Downside? Those less skilled in the digital realm that lack those really good widgets are going to have some really boring pages. In the end, it’s about making minimalism pop. And WordPress captures that essence.

If you know how to work WordPress, you’ll embolden your chances of maintaining the type of clientele who doesn’t want to take the time to pick up a website and the subsequent blogging that comes along with it.

I know it’s going to sound crazy but I’m not big on following bloggers right now. I used to be huge on following artists on another platform we all know as Tumblr. It was mainly for the aesthetic and being able to talk through pictures. Sometimes, pictures being worth more than a thousand words is way better than actually having a thousand words to sift through.

For example, look at the blogger on Tumblr known as user ‘thisisnthappiness’:

A theme is consistently followed that draws people in that focuses heavily on the visual aspect. In short it’s all about showing, not exactly telling.

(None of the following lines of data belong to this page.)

===== config.mk =====
export PLATFORM = sky130hd
export DESIGN_NAME = sim_ram_arbiter
export DESIGN_NICKNAME = d
export VERILOG_FILES = /design/src/rtl/sim_ram_arbiter.sv
export SDC_FILE = /design/constraint.sdc
export NUM_CORES = 1
export LEC_CHECK = 0
export ABC_AREA = 1
export ABC_CLOCK_PERIOD_IN_PS = 1100
export CAP_MARGIN = 20
export CELL_PAD_IN_SITES_DETAIL_PLACEMENT = 2
export CELL_PAD_IN_SITES_GLOBAL_PLACEMENT = 2
export CORE_MARGIN = 2
export CORE_UTILIZATION = 10
export DETAILED_ROUTE_END_ITERATION = 16
export HOLD_SLACK_MARGIN = 0.08
export MAX_ROUTING_LAYER = met4
export PLACE_DENSITY_LB_ADDON = 0.12
export REMOVE_ABC_BUFFERS = 1
export SYNTH_ARGS = -nofsm -noshare
export SYNTH_HDL_FRONTEND = slang
export SYNTH_SLANG_ARGS = --single-unit

===== constraint.sdc =====
create_clock -name clk_i -period 1.1 [get_ports clk_i]
set_input_delay 0.22 -clock clk_i [delete_from_list [all_inputs] [get_ports clk_i]]
set_output_delay 0.22 -clock clk_i [all_outputs]
set_load 0.1 [all_outputs]

===== src/rtl/sim_ram_arbiter.sv =====
// Two-host arbiter in front of a single-port RAM with one-cycle read latency.
// Define SIM_RAM_ARB_ROUND_ROBIN_EN for round-robin contention; default is fixed priority to host 0.
module sim_ram_arbiter #(
  parameter int AW = 32,
  parameter int DW = 32
) (
  input  logic            clk_i,
  input  logic            rst_i,
  input  logic            h0_req_i,
  output logic            h0_gnt_o,
  input  logic            h0_we_i,
  input  logic [AW-1:0]   h0_addr_i,
  input  logic [DW-1:0]   h0_wdata_i,
  input  logic [DW/8-1:0] h0_be_i,
  output logic            h0_rvalid_o,
  output logic [DW-1:0]   h0_rdata_o,
  input  logic            h1_req_i,
  output logic            h1_gnt_o,
  input  logic            h1_we_i,
  input  logic [AW-1:0]   h1_addr_i,
  input  logic [DW-1:0]   h1_wdata_i,
  input  logic [DW/8-1:0] h1_be_i,
  output logic            h1_rvalid_o,
  output logic [DW-1:0]   h1_rdata_o,
  output logic            mem_req_o,
  output logic            mem_we_o,
  output logic [AW-1:0]   mem_addr_o,
  output logic [DW-1:0]   mem_wdata_o,
  output logic [DW/8-1:0] mem_wmask_o,
  input  logic [DW-1:0]   mem_rdata_i
);

  logic gnt0, gnt1;
  logic rsp_vld, rsp_owner, rsp_write;

`ifdef SIM_RAM_ARB_ROUND_ROBIN_EN
  // last_gnt=1 means host 1 won most recently, so host 0 wins the next tie
  logic last_gnt;

  always_comb begin
    gnt0 = 1'b0;
    gnt1 = 1'b0;
    if (!rst_i) begin
      if (h0_req_i && h1_req_i) begin
        gnt0 = last_gnt;
        gnt1 = ~last_gnt;
      end else begin
        gnt0 = h0_req_i;
        gnt1 = h1_req_i;
      end
    end
  end

  always_ff @(posedge clk_i) begin
    if (rst_i)              last_gnt <= 1'b1;
    else if (gnt0 || gnt1)  last_gnt <= gnt1;
  end
`else
  assign gnt0 = ~rst_i & h0_req_i;
  assign gnt1 = ~rst_i & h1_req_i & ~h0_req_i;
`endif

  assign h0_gnt_o = gnt0;
  assign h1_gnt_o = gnt1;

  // Command bus is idle (and write-safe) whenever nobody holds a grant
  always_comb begin
    mem_req_o   = 1'b0;
    mem_we_o    = 1'b0;
    mem_addr_o  = '0;
    mem_wdata_o = '0;
    mem_wmask_o = '0;
    if (gnt0) begin
      mem_req_o   = 1'b1;
      mem_we_o    = h0_we_i;
      mem_addr_o  = h0_addr_i;
      mem_wdata_o = h0_wdata_i;
      mem_wmask_o = h0_be_i;
    end else if (gnt1) begin
      mem_req_o   = 1'b1;
      mem_we_o    = h1_we_i;
      mem_addr_o  = h1_addr_i;
      mem_wdata_o = h1_wdata_i;
      mem_wmask_o = h1_be_i;
    end
  end

  always_ff @(posedge clk_i) begin
    if (rst_i) begin
      rsp_vld   <= 1'b0;
      rsp_owner <= 1'b0;
      rsp_write <= 1'b0;
    end else begin
      rsp_vld <= gnt0 | gnt1;
      if (gnt0 || gnt1) begin
        rsp_owner <= gnt1;
        rsp_write <= gnt1 ? h1_we_i : h0_we_i;
      end
    end
  end

  // Gating with rst_i drops a response whose grant landed just before reset
  assign h0_rvalid_o = ~rst_i & rsp_vld & ~rsp_owner;
  assign h1_rvalid_o = ~rst_i & rsp_vld &  rsp_owner;
  assign h0_rdata_o  = (h0_rvalid_o && !rsp_write) ? mem_rdata_i : '0;
  assign h1_rdata_o  = (h1_rvalid_o && !rsp_write) ? mem_rdata_i : '0;

endmodule


==> flow_summary.json, run 1 <==
{
  "tool.error": "[ERROR DPL-0033] detailed placement checks failed during check placement.",
  "cts_buffers": 3,
  "lastStage": "5_1_grt",
  "rows": 44,
  "die_width_um": 124,
  "grt_start_max_net_pins": 33,
  "cts_num_sinks": 3,
  "ios": 312,
  "ys_seq_elements": 3,
  "worstEndpointType": "output port",
  "clock_path_buffers": 2,
  "initial_core_util_pct": 10.1,
  "yosysSeqAreaShare_pct": 4.14,
  "htreeDepth": 1,
  "globalplace.congestion": 0.830,
  "root_buffer": "clkbuf_16",
  "io_buffer_count": 311,
  "synth.cell_area_mm2": 0.00145,
  "antenna_found_initial": 5,
  "synth_cells": 346,
  "grt-worst-endpoint": "h0_rdata_o[27]",
  "hold_buffers": 0,
  "yosysWarnings": 0,
  "synth.distinct_cells": 13,
  "syn-mean-instance-area_um2": 4.19,
  "die_y_um": 124,
  "status": "did not finish",
  "dpl-instance-area_mm2": 0.00627,
  "hpwl_um": 12900
}
[logic make-up after synthesis]
| logic type | synth area share [%] |
|---|---|
| AO/OA/AOI/OAI | 0.517 |
| buffers and inverters | 20.5 |
| flip-flops | 4.14 |
| AND/OR/NAND/NOR | 74.8 |
--- config.mk ---
export PLATFORM = sky130hd
export DESIGN_NAME = data_mem_lsu
export DESIGN_NICKNAME = d
export VERILOG_FILES = /design/src/rtl/data_mem_lsu.sv
export SDC_FILE = /design/constraint.sdc
export NUM_CORES = 1
export LEC_CHECK = 0
export CORE_AREA = 2 2 183 185
export DETAILED_ROUTE_END_ITERATION = 7
export DIE_AREA = 0 0 185 187
export DONT_BUFFER_PORTS = 1
export GPL_ROUTABILITY_DRIVEN = 0
export SYNTH_ARGS = -nofsm -noshare
export SYNTH_HDL_FRONTEND = slang
export SYNTH_SLANG_ARGS = --single-unit
--- constraint.sdc ---
create_clock -name clk -period 3 [get_ports clk]
set_input_delay 0.6 -clock clk [delete_from_list [all_inputs] [get_ports clk]]
set_output_delay 0.6 -clock clk [all_outputs]
set_load 0.02 [all_outputs]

Their blog is on Tumblr, has its own separate domain and is transferred to WordPress. That means the reach as an artist online is subsequently global. For example, this blogger has been around long enough to maintain these platforms and even open up an e-commerce section to make money off of instead of advertisements.

The fact that simplicity can tell a story is something that consumers vie for when consuming content online is very telling. With the options that WordPress offers to their users, it’s clear that their model is pertinent to content creation in the future.